§ **PROBLEM TO SOLVE**
The whole listing is to be reproduced exactly as given.
^^^^
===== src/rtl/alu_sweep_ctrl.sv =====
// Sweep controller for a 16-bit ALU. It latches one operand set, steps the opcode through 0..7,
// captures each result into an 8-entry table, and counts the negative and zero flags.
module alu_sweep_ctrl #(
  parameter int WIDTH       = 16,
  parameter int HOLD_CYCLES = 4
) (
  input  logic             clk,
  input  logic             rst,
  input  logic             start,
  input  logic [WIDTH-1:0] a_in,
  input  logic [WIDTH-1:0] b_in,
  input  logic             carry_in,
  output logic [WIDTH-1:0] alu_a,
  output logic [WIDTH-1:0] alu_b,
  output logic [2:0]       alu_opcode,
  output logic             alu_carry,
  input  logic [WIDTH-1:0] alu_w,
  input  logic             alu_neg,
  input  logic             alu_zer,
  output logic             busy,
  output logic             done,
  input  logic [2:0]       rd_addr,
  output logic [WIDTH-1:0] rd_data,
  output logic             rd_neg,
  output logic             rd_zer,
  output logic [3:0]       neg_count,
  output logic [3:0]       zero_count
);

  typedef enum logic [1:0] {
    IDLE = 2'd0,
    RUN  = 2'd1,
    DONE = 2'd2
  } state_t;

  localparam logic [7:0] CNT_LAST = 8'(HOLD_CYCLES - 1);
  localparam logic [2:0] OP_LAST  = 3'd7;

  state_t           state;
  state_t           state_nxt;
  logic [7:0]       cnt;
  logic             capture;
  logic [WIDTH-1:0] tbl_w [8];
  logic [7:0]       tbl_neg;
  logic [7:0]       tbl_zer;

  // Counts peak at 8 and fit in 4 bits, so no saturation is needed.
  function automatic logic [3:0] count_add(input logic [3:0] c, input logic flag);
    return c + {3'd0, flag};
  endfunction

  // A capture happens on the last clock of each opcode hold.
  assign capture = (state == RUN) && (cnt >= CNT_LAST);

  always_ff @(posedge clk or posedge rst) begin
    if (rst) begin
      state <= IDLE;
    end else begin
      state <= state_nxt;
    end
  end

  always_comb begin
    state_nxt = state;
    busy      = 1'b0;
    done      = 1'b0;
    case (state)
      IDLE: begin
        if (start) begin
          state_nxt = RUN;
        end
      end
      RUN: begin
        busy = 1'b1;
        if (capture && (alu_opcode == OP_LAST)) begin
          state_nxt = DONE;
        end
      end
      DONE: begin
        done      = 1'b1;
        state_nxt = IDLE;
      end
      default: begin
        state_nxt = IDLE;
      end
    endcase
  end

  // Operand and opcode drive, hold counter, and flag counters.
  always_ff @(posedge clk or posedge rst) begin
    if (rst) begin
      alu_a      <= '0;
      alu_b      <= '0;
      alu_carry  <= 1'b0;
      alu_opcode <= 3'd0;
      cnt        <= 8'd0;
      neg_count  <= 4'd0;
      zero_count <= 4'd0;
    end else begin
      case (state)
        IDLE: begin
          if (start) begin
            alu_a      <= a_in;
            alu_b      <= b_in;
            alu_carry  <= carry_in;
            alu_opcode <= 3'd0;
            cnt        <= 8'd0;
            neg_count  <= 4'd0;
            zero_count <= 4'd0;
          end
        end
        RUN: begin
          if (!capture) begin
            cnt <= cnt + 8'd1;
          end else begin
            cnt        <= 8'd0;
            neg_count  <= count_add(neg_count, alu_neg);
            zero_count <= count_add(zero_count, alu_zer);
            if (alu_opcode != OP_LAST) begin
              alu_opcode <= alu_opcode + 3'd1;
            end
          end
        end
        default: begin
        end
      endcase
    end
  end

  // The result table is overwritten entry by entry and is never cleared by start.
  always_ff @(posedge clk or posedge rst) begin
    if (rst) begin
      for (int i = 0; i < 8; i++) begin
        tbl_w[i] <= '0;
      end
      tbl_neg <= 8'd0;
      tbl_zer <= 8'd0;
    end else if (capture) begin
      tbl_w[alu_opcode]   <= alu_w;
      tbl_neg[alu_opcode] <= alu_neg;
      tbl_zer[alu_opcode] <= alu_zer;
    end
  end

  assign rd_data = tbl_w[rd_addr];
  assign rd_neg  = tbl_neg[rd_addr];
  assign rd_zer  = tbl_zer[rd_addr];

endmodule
^^^^
§ **EXPECTED OUTPUT**
===== src/rtl/alu_sweep_ctrl.sv =====
// Sweep controller for a 16-bit ALU. It latches one operand set, steps the opcode through 0..7,
// captures each result into an 8-entry table, and counts the negative and zero flags.
module alu_sweep_ctrl #(
  parameter int WIDTH       = 16,
  parameter int HOLD_CYCLES = 4
) (
  input  logic             clk,
  input  logic             rst,
  input  logic             start,
  input  logic [WIDTH-1:0] a_in,
  input  logic [WIDTH-1:0] b_in,
  input  logic             carry_in,
  output logic [WIDTH-1:0] alu_a,
  output logic [WIDTH-1:0] alu_b,
  output logic [2:0]       alu_opcode,
  output logic             alu_carry,
  input  logic [WIDTH-1:0] alu_w,
  input  logic             alu_neg,
  input  logic             alu_zer,
  output logic             busy,
  output logic             done,
  input  logic [2:0]       rd_addr,
  output logic [WIDTH-1:0] rd_data,
  output logic             rd_neg,
  output logic             rd_zer,
  output logic [3:0]       neg_count,
  output logic [3:0]       zero_count
);

  typedef enum logic [1:0] {
    IDLE = 2'd0,
    RUN  = 2'd1,
    DONE = 2'd2
  } state_t;

  localparam logic [7:0] CNT_LAST = 8'(HOLD_CYCLES - 1);
  localparam logic [2:0] OP_LAST  = 3'd7;

  state_t           state;
  state_t           state_nxt;
  logic [7:0]       cnt;
  logic             capture;
  logic [WIDTH-1:0] tbl_w [8];
  logic [7:0]       tbl_neg;
  logic [7:0]       tbl_zer;

  // Counts peak at 8 and fit in 4 bits, so no saturation is needed.
  function automatic logic [3:0] count_add(input logic [3:0] c, input logic flag);
    return c + {3'd0, flag};
  endfunction

  // A capture happens on the last clock of each opcode hold.
  assign capture = (state == RUN) && (cnt >= CNT_LAST);

  always_ff @(posedge clk or posedge rst) begin
    if (rst) begin
      state <= IDLE;
    end else begin
      state <= state_nxt;
    end
  end

  always_comb begin
    state_nxt = state;
    busy      = 1'b0;
    done      = 1'b0;
    case (state)
      IDLE: begin
        if (start) begin
          state_nxt = RUN;
        end
      end
      RUN: begin
        busy = 1'b1;
        if (capture && (alu_opcode == OP_LAST)) begin
          state_nxt = DONE;
        end
      end
      DONE: begin
        done      = 1'b1;
        state_nxt = IDLE;
      end
      default: begin
        state_nxt = IDLE;
      end
    endcase
  end

  // Operand and opcode drive, hold counter, and flag counters.
  always_ff @(posedge clk or posedge rst) begin
    if (rst) begin
      alu_a      <= '0;
      alu_b      <= '0;
      alu_carry  <= 1'b0;
      alu_opcode <= 3'd0;
      cnt        <= 8'd0;
      neg_count  <= 4'd0;
      zero_count <= 4'd0;
    end else begin
      case (state)
        IDLE: begin
          if (start) begin
            alu_a      <= a_in;
            alu_b      <= b_in;
            alu_carry  <= carry_in;
            alu_opcode <= 3'd0;
            cnt        <= 8'd0;
            neg_count  <= 4'd0;
            zero_count <= 4'd0;
          end
        end
        RUN: begin
          if (!capture) begin
            cnt <= cnt + 8'd1;
          end else begin
            cnt        <= 8'd0;
            neg_count  <= count_add(neg_count, alu_neg);
            zero_count <= count_add(zero_count, alu_zer);
            if (alu_opcode != OP_LAST) begin
              alu_opcode <= alu_opcode + 3'd1;
            end
          end
        end
        default: begin
        end
      endcase
    end
  end

  // The result table is overwritten entry by entry and is never cleared by start.
  always_ff @(posedge clk or posedge rst) begin
    if (rst) begin
      for (int i = 0; i < 8; i++) begin
        tbl_w[i] <= '0;
      end
      tbl_neg <= 8'd0;
      tbl_zer <= 8'd0;
    end else if (capture) begin
      tbl_w[alu_opcode]   <= alu_w;
      tbl_neg[alu_opcode] <= alu_neg;
      tbl_zer[alu_opcode] <= alu_zer;
    end
  end

  assign rd_data = tbl_w[rd_addr];
  assign rd_neg  = tbl_neg[rd_addr];
  assign rd_zer  = tbl_zer[rd_addr];

endmodule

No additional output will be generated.